Para alcançar essa meta, o governo do Maranhão afirma que, por meio da Secretaria de Igualdade Racial (SEIR) e em parceria com a Secretaria de Educação (SEDUC), tem desenvolvido programas de formação de professores, criação de materiais didáticos e elaboração de diretrizes curriculares específicas para a educação escolar quilombola.
Outra política pública que o Governo do Maranhão afirma que desenvolve em parceria com o município de Alcântara é a de saúde integral da população negra, dos povos e comunidades tradicionais quilombolas e de matriz africana, por meio da Força Estadual de Saúde (FESMA). A Fesma tem como missão levar atendimento em saúde para a população de baixa renda, ribeirinhos, quilombolas e indígenas.
Porém, a reportagem identificou que nas comunidades de São Raimundo e do Rio dos Paus há ausência de posto de saúde básico para atender essas comunidades. Os moradores afirmam que a falta de transporte adequado também é um obstáculo para o acesso à saúde. A dificuldade de deslocamento em estradas não pavimentadas e a ausência de transporte público municipal tornam a viagem até os centros urbanos uma tarefa exaustiva, afirmaram à reportagem. As crianças dos dois povoados visitados apenas são vacinadas e recebem cuidados médicos essenciais em localidades vizinhas.

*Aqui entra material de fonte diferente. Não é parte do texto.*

--- config.mk ---
export PLATFORM = sky130hd
export DESIGN_NAME = rr_priority_arbiter
export DESIGN_NICKNAME = d
export VERILOG_FILES = /design/src/rtl/arb_pkg.sv /design/src/rtl/priority_encoder_n.sv /design/src/rtl/rr_priority_arbiter.sv
export SDC_FILE = /design/constraint.sdc
export NUM_CORES = 1
export LEC_CHECK = 0
export BUFFER_PORTS_ARGS = -buffer_cell sky130_fd_sc_hd__buf_4
export CORE_AREA = 5 5 59 61
export DETAILED_ROUTE_END_ITERATION = 8
export DIE_AREA = 0 0 64 66
export PLACE_DENSITY = 0.75
export SYNTH_ARGS = -nofsm -noshare
export SYNTH_HDL_FRONTEND = slang
export SYNTH_SLANG_ARGS = --single-unit
--- constraint.sdc ---
create_clock -name clk -period 6.7 [get_ports clk]
set_input_delay 2.01 -clock clk [delete_from_list [all_inputs] [get_ports clk]]
set_output_delay 2.01 -clock clk [all_outputs]
set_load 0.005 [all_outputs]
--- src/rtl/arb_pkg.sv ---
// arb_pkg: shared mode constants and state encoding for the arbiter
package arb_pkg;
  localparam logic MODE_FIXED = 1'b0;
  localparam logic MODE_RR = 1'b1;
  typedef enum logic {IDLE, BUSY} state_t;
endpackage

--- src/rtl/priority_encoder_n.sv ---
// priority_encoder_n: highest-index-wins binary encoder with any-valid flag
module priority_encoder_n #(
  parameter int N = 8,
  parameter int IW = $clog2(N)
) (
  input  logic [N-1:0]  d,
  output logic [IW-1:0] q,
  output logic          v
);
  // later set bits overwrite earlier ones, so the highest set index wins
  always_comb begin
    q = '0;
    v = |d;
    for (int i = 0; i < N; i++) if (d[i]) q = IW'(i);
  end
endmodule

--- src/rtl/rr_priority_arbiter.sv ---
// rr_priority_arbiter: fixed-priority / round-robin arbiter with held grants and registered outputs
module rr_priority_arbiter
  import arb_pkg::*;
#(
  parameter int N = 8,
  parameter int IW = $clog2(N)
) (
  input  logic          clk,
  input  logic          reset,
  input  logic          mode,
  input  logic [N-1:0]  req,
  input  logic          ack,
  output logic [N-1:0]  gnt,
  output logic [IW-1:0] gnt_idx,
  output logic          gnt_valid
);
  state_t state;
  logic [IW-1:0] ptr, q, win, nxt_ptr;
  logic [IW:0] off, sum;
  logic [N-1:0] cand, rot, enc_in;
  logic v, arb;
  int j;
  // the releasing holder is masked out; round-robin reverses the ptr rotation so the
  // encoder's highest-index preference becomes "first at or after ptr"
  always_comb begin
    arb = state == IDLE || ack || !req[gnt_idx];
    cand = state == BUSY ? req & ~gnt : req;
    rot = '0;
    j = 0;
    for (int i = 0; i < N; i++) begin
      j = int'(ptr) + i;
      rot[N-1-i] = cand[j >= N ? j - N : j];
    end
    enc_in = mode == MODE_RR ? rot : cand;
    off = (IW+1)'(N - 1) - {1'b0, q};
    sum = {1'b0, ptr} + off;
    win = mode == MODE_RR ? (sum >= (IW+1)'(N) ? IW'(sum - (IW+1)'(N)) : IW'(sum)) : q;
    nxt_ptr = win == IW'(N - 1) ? '0 : win + 1'b1;
  end
  priority_encoder_n #(.N(N), .IW(IW)) u_enc (.d(enc_in), .q(q), .v(v));
  // grant state machine: arbitrate in IDLE or on release, otherwise hold
  always_ff @(posedge clk) begin
    if (reset) begin
      state <= IDLE;
      gnt <= '0;
      gnt_idx <= '0;
      gnt_valid <= 1'b0;
      ptr <= '0;
    end else if (arb) begin
      state <= v ? BUSY : IDLE;
      gnt <= v ? N'(1) << win : '0;
      gnt_idx <= v ? win : '0;
      gnt_valid <= v;
      if (v) ptr <= nxt_ptr;
    end
  end
endmodule

# After elaboration in Yosys (flattened, before gate mapping)
# Cells that the tools add are included.
[op_classes]
n_eq_ne = 1
shift = 1
add_sub_neg = 19
mux = 49
bitwise_logic = 3
reduce_logical = 5
order_cmp = 18
[op_table]
columns = ["cell", "n"]
rows = [
  ["32-bit by 5-bit less-than comparator with 1-bit output, second input constant", 8],
  ["32-bit 2-to-1 mux", 8],
  ["4-bit by 4-bit subtractor with 5-bit output, second input constant", 7],
  ["4-bit greater-or-equal comparator, second input constant", 8],
  ["1-bit binary-select mux with 3-bit select", 9],
  ["3-bit 2-to-1 mux", 8],
  ["8-bit 2-to-1 mux", 3],
  ["1-bit 2-to-1 mux", 19],
  ["3-bit by 3-bit adder with 4-bit output, second input constant", 4],
  ["3-bit by 2-bit adder with 4-bit output, second input constant", 2],
  ["8-bit AND", 1],
  ["8-bit NOT", 1],
  ["8-bit OR reduction", 1],
  ["1-bit by 3-bit left shift with 8-bit output, first input constant", 1],
  ["3-bit by 4-bit subtractor with 5-bit output, second input constant", 1],
  ["3-bit by 1-bit adder with 4-bit output, second input constant", 1],
  ["3-bit by 4-bit adder with 4-bit output", 1],
  ["3-bit by 4-bit greater-or-equal comparator with 1-bit output, second input constant", 1],
  ["3-bit by 4-bit less-than comparator with 1-bit output, second input constant", 1],
  ["2-bit 2-to-1 mux", 2],
  ["3-bit by 3-bit subtractor with 4-bit output, first input constant", 1],
  ["3-bit by 1-bit adder with 3-bit output, second input constant", 1],
  ["3-bit == test, second input constant", 1],
  ["3-bit by 1-bit subtractor with 3-bit output, second input constant", 1],
  ["other kinds (4)", 5],
]
[word_totals]
wordCells = 101
ff_bits = 16
in_bits = 12
output_inout_bits = 12

# Logic depth before layout (Yosys ltp)
# Gate-level depths: netlist of the first run.
[logic_depth]
ltp_word = 21
ltp_mapped = 18
mapped_depth_nobuf = 18

# By module
# From an unflattened synthesis of the first run, not the netlist that was laid out.
[hier_totals]
hier_cells = 188
hier_area_um2 = 1478.9
[modules_own_cells]
columns = ["module", "n_inst", "area_each_um2", "seq_area_each_um2", "cells_per_inst"]
rows = [
  ["rr_priority_arbiter", 1, 1412.6, 300.3, 176],
  ["priority_encoder_n", 1, 66.3, 0.0, 12],
]

# Least setup slack after synthesis of the first run
# OpenSTA, ideal clock, no wires.
[synth_timing]
kind = "input port to flip-flop"
from = "input port req[2]"
to = "register gnt[7]"
arrival_time_ps = 5170
required_ps = 6572
path_buffers = 0
path_stages = 16
path_slack_ps = 1402
setup_ps = 128
path_cell_list = "a21boi_1 -> mux4_2 -> mux2_2 -> or2_0 -> o21bai_1 -> a21oi_1 -> a21oi_1 -> ha_1 -> fa_1 -> o21ai_0 -> inv_1 -> ha_1 -> ha_1 -> and3_1 -> a31oi_1 -> nor2_1"
[synth_via]
elab_chain_cells = 20
elab_cells_between_ends = 47
cone_classes = "add/sub (3); order compare (1); shift (1); mux (38); bitwise (1); reduce/logical (3)"
[synth_lines]
columns = ["item", "line_no", "rtl"]
rows = [
  ["start, declared", "rr_priority_arbiter.sv:11", "input logic [N-1:0] req,"],
  ["8-bit AND", "rr_priority_arbiter.sv:27", "cand = state == BUSY ? req & ~gnt : req;"],
  ["8-bit 2-to-1 mux", "rr_priority_arbiter.sv:27", ""],
  ["1-bit binary-select mux with 3-bit select", "rr_priority_arbiter.sv:32", "rot[N-1-i] = cand[j >= N ? j - N : j];"],
  ["1-bit 2-to-1 mux (2 in a row)", "rr_priority_arbiter.sv:32", ""],
  ["8-bit 2-to-1 mux", "rr_priority_arbiter.sv:34", "enc_in = mode == MODE_RR ? rot : cand;"],
  ["1-bit 2-to-1 mux", "priority_encoder_n.sv:14", "for (int i = 0; i < N; i++) if (d[i]) q = IW'(i);"],
  ["2-bit 2-to-1 mux (2 in a row)", "priority_encoder_n.sv:14", ""],
  ["3-bit 2-to-1 mux (4 in a row)", "priority_encoder_n.sv:14", ""],
  ["3-bit by 3-bit subtractor with 4-bit output", "rr_priority_arbiter.sv:35", "off = (IW+1)'(N - 1) - {1'b0, q};"],
  ["3-bit by 4-bit adder with 4-bit output", "rr_priority_arbiter.sv:36", "sum = {1'b0, ptr} + off;"],
  ["4-bit greater-or-equal comparator / 3-bit by 1-bit subtractor with 3-bit output (equally long branches)", "rr_priority_arbiter.sv:37", "win = mode == MODE_RR ? (sum >= (IW+1)'(N) ? IW'(sum - (IW+1)'(N)) : IW'(sum)) : q;"],
  ["3-bit 2-to-1 mux (2 in a row)", "rr_priority_arbiter.sv:37", ""],
  ["1-bit by 3-bit left shift with 8-bit output", "rr_priority_arbiter.sv:51", "gnt <= v ? N'(1) << win : '0;"],
  ["8-bit 2-to-1 mux", "rr_priority_arbiter.sv:51", ""],
  ["end signal, assigned", "rr_priority_arbiter.sv:51", ""],
  ["end, declared", "rr_priority_arbiter.sv:13", "output logic [N-1:0] gnt,"],
]
# Parallel ways exist; a longest one is shown, timed or not. The select of a mux whose other input is x is not followed.
# A chain may end at the register's enable or synchronous reset.

# Worst setup path after layout of the first run
# Ends and elaborated chain as after synthesis.

==> impl_metrics.csv, run 1 <==
group,metric,value,unit
cells_and_area,fillers,270,
timing,slew_violations,0,
die,num_rows,20,
drt,drt-initial-drc-count,119,
min_path,worstHoldStart,"gnt[2]$_SDFFE_PP0N_",
setup_path,reg2reg_from,"ptr[0]$_SDFFE_PP0P_",
synth,syn_area_per_cell,9.026,µm²
clocking,cts_hold_buffers,0,
synth,ys_seq_area_share,19.23,%
drt,wl,4253,µm
run,maxCapViolations,0,
placed_design,hpwl,3368,µm
synth,synth_edf_count,0,
drt,postRouteAntennaNets,0,
timing,finClkSkew,0.004608,ns
min_path,worstHoldPathCells,2,
drt,drc,0,
timing,holdWs,0.5651,ns
cells_and_area,multiInputGateArea,1157,µm²
cells_and_area,register_area,300.3,µm²
drt,wl_met2,2195,µm
clocking,cts_resized,0,
die,io_pins,24,
clocking,cts.path.max_buffers,2,
synth,syn_inst,173,
pwr,vdd_drop_max,0.0002526,V
global_routing,antenna_found_initial,0,
timing,post-route-period-util,81.96,%
drt,routed.top_layer,"met4",
synth,yosysTopAreaCell,"dfxtp_1",
die,fp.dieW,64,µm
global_routing,grtUsageTotal,21.29,%
timing,slew_headroom,56.90,%
synth,synthDistinctLibCells,51,
cells_and_area,layout_commonest_cell,"buf_4",
die,core_area,2928,µm²
setup_path,cp_cell_sequence,"buf_4 -> a21boi_1 -> a22oi_1 -> mux4_2 -> a21oi_1 -> o21bai_1 -> a21oi_1 -> a21oi_1 -> ha_1 -> fa_1 -> o21ai_0 -> inv_1 -> ha_1 -> ha_1 -> and3_1 -> a31oi_1 -> nor2_1",
setup_path,cp_slowest_stage_delay,0.51,ns
cells_and_area,final_cell_mix,"23 x buf_4, 15 x dfxtp_1, 14 x inv_1, 12 x nand2_1",
cells_and_area,fin_nets,215,
setup_path,end_kind,"flop",
pwr,power_leakage,0.7300,nW
clocking,cts_tree,"done",
timing,layout_setup_ws,1.209,ns
cells_and_area,num_antenna_cells,0,
setup_path,crit_slowest_cell,"mux4_2",
min_path,hp-class,"flop to flop",
placed_design,preCtsSetupSlack,0.9216,ns
timing,fmax,0.1821,GHz
die,die_h,66,µm
setup_path,cp.required,6.89,ns
setup_path,startpoint_type,"input pin",
synth,synthArstFlopShare,0,%
global_routing,grt_pass1_vias,1434,
setup_path,cp_max_fo,6,
pwr,p_per_area,386.7,nW/µm²
timing,tns,0,ns
drt,wl_met1,1785,µm
setup_path,timing.rr.end,"gnt[7]$_SDFFE_PP0N_",
drt,wl_met3,199,µm
placed_design,gp_congestion,1.036,
timing,setup_violations,0,
drt,viasPerCell,6.396,
timing,hold_violations,0,
clocking,clkTransAtPathRegs,0.10,ns
cells_and_area,area_growth,12.66,%
global_routing,grt_pass1_wl,7058,µm
setup_path,r2r_setup_slack,2.02,ns
clocking,htree_levels,1,
placed_design,port_buffers,23,
clocking,cts_root_buf,"clkbuf_4",
timing,rsz0062_at_grt,"false",
clocking,insertion_delay,0.30,ns
synth,syn-cell-area,1561,µm²
die,start_util,53.33,%
global_routing,grt_start_max_net_pins,20,
synth,syn-num-nets,195,
status,status,"complete, no violations",
timing,period_needed,5.491,ns
clocking,cts_made_buffers,3,
setup_path,critPathBufInv,2,
synth,ys_warn_count,0,
setup_path,crit_family,"compound AO/OA/AOI/OAI gates",
clocking,cts_setup_buffers,0,
die,die-area,4224,µm²
drt,num_vias,1439,
timing,worst_slew_pin_slew,0.6457,ns
setup_path,critPathKind,"input pin to flop",
synth,synth_top_cell_area_share,19.23,%
setup_path,ff2ff_path_depth,17,
min_path,hold_end,"gnt[2]$_SDFFE_PP0N_",
cells_and_area,drive_gt1_share,25.00,%
drt,drtPass1Iterations,4,
drt,wire_per_inst,18.90,µm
synth,yosys-top-cells-area,"dfxtp_1 19%, mux4_2 13%, ha_1 7.2%",
global_routing,gr-total-overflow,0,
setup_path,worstPathArrival,5.69,ns
synth,ys.flop_type,"dfxtp_1",
synth,synth_seq_cells,15,
clocking,cts_sinks,15,
==> worst reg2reg max path, cell delays in order (launching register included) <==
cell and delay, ns:
dfxtp_1 0.74, inv_2 0.23, ha_1 0.30, xnor2_1 0.32
mux4_2 0.57, a21oi_1 0.15, o21bai_1 0.12, a21oi_1 0.11
a21oi_1 0.14, ha_1 0.18, fa_1 0.41, o21ai_0 0.40
inv_1 0.12, ha_1 0.24, ha_1 0.21, and3_1 0.15
a31oi_1 0.13, nor2_1 0.05
==> kinds of logic after synthesis <==
kind of cell    Yosys count  synth area share, %
flops                    15                19.23
compound gates           57                27.88
mux                      16                17.71
buf+inv                  24                6.651
xor+xnor                  5                4.007
simple gates             46                16.03
fa+ha+maj                10                8.494
==> flip-flops by register name, summed over array words and instances, names as in the netlist <==
name,flops
gnt,8
gnt_idx,3
gnt_valid,1
ptr,3
==> cells in the mapped netlist, types with 2 or more instances <==
cell and instances:
nor2_1 7, nand2b_1 8, clkbuf_1 4, nor2b_1 3
nand2_1 12, mux4_2 9, and3_1 2, a31oi_1 3
a221oi_1 5, ha_1 9, mux2_2 3, a22o_1 4
o22ai_1 2, a21boi_1 4, o32ai_1 8, inv_1 14
a21boi_0 3, and2_1 3, mux2i_1 4, dfxtp_1 15
inv_2 2, xnor2_1 3, a21oi_1 9, o211ai_1 2
buf_2 2, nor3_1 3, o21ai_0 3, a22oi_1 4
==> routing by layer <==
layer | track usage (%) | up-vias
met5 | 0 | -
met4 | 6.494 | 0
met3 | 2.551 | 7
met2 | 38.32 | 54
met1 | 26.21 | 689
li1 | - | 689
==> through the flow <==
stage          area [µm²]  total power, mW  cells  utilization [%]
4_1_cts              1759           0.6798    225            60.09
3_5_place_dp         1732           0.6196    221            59.15
3_3_place_gp         1732           0.6100    221            59.15
5_1_grt              1759           0.7389    225            60.09
2_1_floorplan        1562           0.4983    173                -
6_report             1759           0.6803    225            60.09
==> final cells by class <==
type | count | share of cell area (%)
Clock inverter | 1 | 0.2845
Timing Repair Buffer | 23 | 9.815
Clock buffer | 3 | 1.280
Inverter | 16 | 3.414
Multi-Input combinational cell | 134 | 65.79
Tap cell | 33 | 2.347
Sequential cell | 15 | 17.07
==> power breakdown <==
part           leakage [nW]  switching (mW)  internal, mW
clock network        0.0177          0.0322        0.0223
registers             0.123          0.0560         0.116
logic                 0.589           0.225         0.229
total                 0.730           0.313         0.367
==> worst max-delay path by stage <==
stage | slack, ns | end | cells past startpoint | startpoint
2_1_floorplan | 1.40 | gnt[7]$_SDFFE_PP0N_ | 16 | req[2]
3_3_place_gp | 1.04 | gnt[7]$_SDFFE_PP0N_ | 17 | req[7]
3_5_place_dp | 0.92 | gnt[7]$_SDFFE_PP0N_ | 17 | req[2]
4_1_cts | 1.24 | gnt[7]$_SDFFE_PP0N_ | 17 | req[2]
5_1_grt | 0.95 | gnt[7]$_SDFFE_PP0N_ | 17 | req[7]
6_report | 1.21 | gnt[7]$_SDFFE_PP0N_ | 17 | req[2]
Note: power is estimated with default switching activity, not from simulation.
==> inputs of run 2 (changes only) <==
Clock period 6.7 ns to 5.2 ns, I/O delays scaled along.
==> run 2 against run 1 <==
Die area is the same. Clock-buffer cell count is the same. Sequential power grew 19%. Routed wire length grew 0.56%. Global-route usage is essentially flat. Sequential share of layout area shrank 0.24 points. Final cell count grew 1.3%.
==> impl_metrics.csv, run 2 (synthesis gave the netlist of run 1 again) <==
group,metric,value,unit
cells_and_area,final_cell_mix,"26 x buf_4, 15 x dfxtp_1, 14 x inv_1, 12 x nand2_1",
clocking,cts_hold_buffers,0,
run,maxCapViolations,0,
die,start_util,53.33,%
timing,worst_slew_pin_slew,0.5852,ns
cells_and_area,layout_commonest_cell,"buf_4",
placed_design,hpwl,3431,µm
clocking,insertion_delay,0.30,ns
placed_design,port_buffers,23,
timing,post-route-period-util,96.44,%
cells_and_area,finish.utilization,60.94,%
global_routing,grt_start_max_net_pins,20,
cells_and_area,drive_gt1_share,26.15,%
cells_and_area,top_register,"gnt",
status,status,"complete, no violations",
drt,postRouteAntennaNets,0,
global_routing,grt_pass1_vias,1454,
timing,slew_headroom,60.93,%
timing,layout_setup_ws,0.1850,ns
pwr,comb_power_share,69.1,%
die,die_h,66,µm
pwr,power_leakage,0.7412,nW
pwr,intPower,0.4829,mW
setup_path,end_kind,"flop",
timing,slew_violations,0,
clocking,cts_resized,0,
clocking,cts_made_buffers,3,
drt,viasPerCell,6.610,
pwr,power.share.switching,45.61,%
timing,tns,0,ns
timing,rsz0062_at_grt,"false",
drt,num_vias,1507,
global_routing,grt_pass1_wl,6982,µm
cells_and_area,largest_reg_flops,8,
timing,period_needed,5.015,ns
timing,setup_violations,0,
pwr,p_per_area,497.7,nW/µm²
global_routing,antenna_found_initial,0,
clocking,cts_tree,"done",
cells_and_area,area_growth,14.26,%
pwr,total_power,0.8879,mW
cells_and_area,num_antenna_cells,0,
placed_design,preCtsSetupSlack,-0.06489,ns
die,io_pins,24,
cells_and_area,largestRegisters,"gnt: 8 flops, gnt_idx: 3 flops, ptr: 3 flops",
pwr,vdd_drop_max,0.0002897,V
drt,routed.top_layer,"met4",
clocking,cts_sinks,15,
timing,finClkSkew,0.008086,ns
global_routing,grtUsageTotal,21.28,%
drt,wl_met1,1650,µm
clocking,cts_root_buf,"clkbuf_4",
placed_design,gp_congestion,0.9892,
timing,fmax,0.1994,GHz
pwr,p_seq_share,23.0,%
drt,wire_per_inst,18.76,µm
setup_path,critPathKind,"input pin to flop",
clocking,cts.path.max_buffers,2,
setup_path,r2r_setup_slack,0.78,ns
clocking,cts_setup_buffers,0,
pwr,clkPwrFrac,7.9,%
timing,hold_violations,0,
setup_path,cp.required,5.39,ns
drt,wl_met2,2240,µm
drt,drtPass1Iterations,4,
cells_and_area,fin_nets,218,
drt,drc,0,
setup_path,cp_max_fo,6,
setup_path,worstPathArrival,5.20,ns
min_path,hp-class,"flop to flop",
die,die-area,4224,µm²
die,num_rows,20,
clocking,htree_levels,1,
clocking,clkTransAtPathRegs,0.10,ns
setup_path,startpoint_type,"input pin",
drt,drt-initial-drc-count,190,
pwr,p_sw,0.4050,mW
die,core_area,2928,µm²
drt,wl,4277,µm
die,fp.dieW,64,µm
drt,wl_met3,258,µm
global_routing,gr-total-overflow,0,
run 2: area by class of cell:
class                   instances  area, µm²
well taps                      33      41.29
repair buffers                 26      195.2
clock inverters                 1      7.507
fillers                       255       1144
inverters                      16      60.06
multi-input cells             134       1157
clock buffers                   3      22.52
flip-flops and latches         15      300.3
run 2: routing by layer:
layer / global-route usage, % / vias to the layer above
li1: - / 703
met1: 24.82 / 715
met2: 38.19 / 76
met3: 2.891 / 13
met4: 9.610 / 0
met5: 0 / -
run 2: worst max-delay path: stages:
cell and delay [ns]:
buf_4 0.09, a21boi_1 0.45, a22oi_1 0.21, mux4_2 0.51, a21oi_1 0.16, o21bai_1 0.13, a21oi_1 0.11, a21oi_1 0.16
ha_1 0.18, fa_1 0.40, o21ai_0 0.29, inv_1 0.11, ha_1 0.24, ha_1 0.22, and3_1 0.16, a31oi_1 0.17
nor2_1 0.06
run 2: path summary, 6_finish.rpt:
check / from / endpoint / cells past startpoint
max: req[2] / gnt[7]$_SDFFE_PP0N_ / 17
min: gnt_idx[0]$_SDFFE_PP0N_ / gnt_idx[0]$_SDFFE_PP0N_ / 2
max reg2reg: gnt_valid$_SDFFE_PP0N_ / gnt[7]$_SDFFE_PP0N_ / 16
min reg2reg: gnt_idx[0]$_SDFFE_PP0N_ / gnt_idx[0]$_SDFFE_PP0N_ / 2
run 2: power by group through the flow:
| stage | Combinational [mW] | Sequential [mW] | Clock, mW |
|---|---|---|---|
| 2_1_floorplan | 0.455 | 0.187 | 0 |
| 3_3_place_gp | 0.591 | 0.205 | 0 |
| 3_5_place_dp | 0.602 | 0.207 | 0 |
| 4_1_cts | 0.609 | 0.204 | 0.0740 |
| 5_1_grt | 0.667 | 0.213 | 0.0837 |
| 6_report | 0.613 | 0.204 | 0.0704 |
run 2: per-stage QoR:
stage	instance area [µm²]	hold slack, ns	std cells
after floorplan	1562	0.5030	173
after global placement	1754	0.5341	224
after detailed placement	1754	0.5400	224
after CTS	1784	0.5549	228
after global routing	1784	0.6000	228
final	1784	0.5509	228
==> inputs of run 3 (changes only) <==
Settings changed: ABC_AREA set to 1, CORE_AREA 5 5 59 61 to 5 5 58 60, DIE_AREA 0 0 64 66 to 0 0 63 65, PLACE_DENSITY 0.75 to 0.74.
==> run 3 against run 2 <==
Die area down 3.1%. Register-to-register slack improved by 0.64 ns. Final cell count is 26% higher. Sequential share of layout area grew 1.2 points. Area after synthesis shrank 6.1%. Core utilization shrank 3.0 points. Largest cell class unchanged. Global-route usage decreased by 1.8 points. First-iteration DRC count fell by 55%. Sequential cell count is the same. Maximum frequency up 23%. Total power up 6.8%. Non-clock buffer count down 2. Largest power group unchanged.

*Esta reportagem foi produzida com a devida autorização dos responsáveis pelas crianças e respeitando os direitos assegurados pelo Estatuto da Criança e do Adolescente (ECA). Uma versão foi publicada originalmente no jornal O Imparcial e integra o edital para a bolsa de reportagem sobre racismo na primeira infância, ação do Nós, mulheres da periferia, em parceria com a Alma Preta Jornalismo e Marco Zero Conteúdo, e com apoio da Fundação Maria Cecilia Souto Vidigal.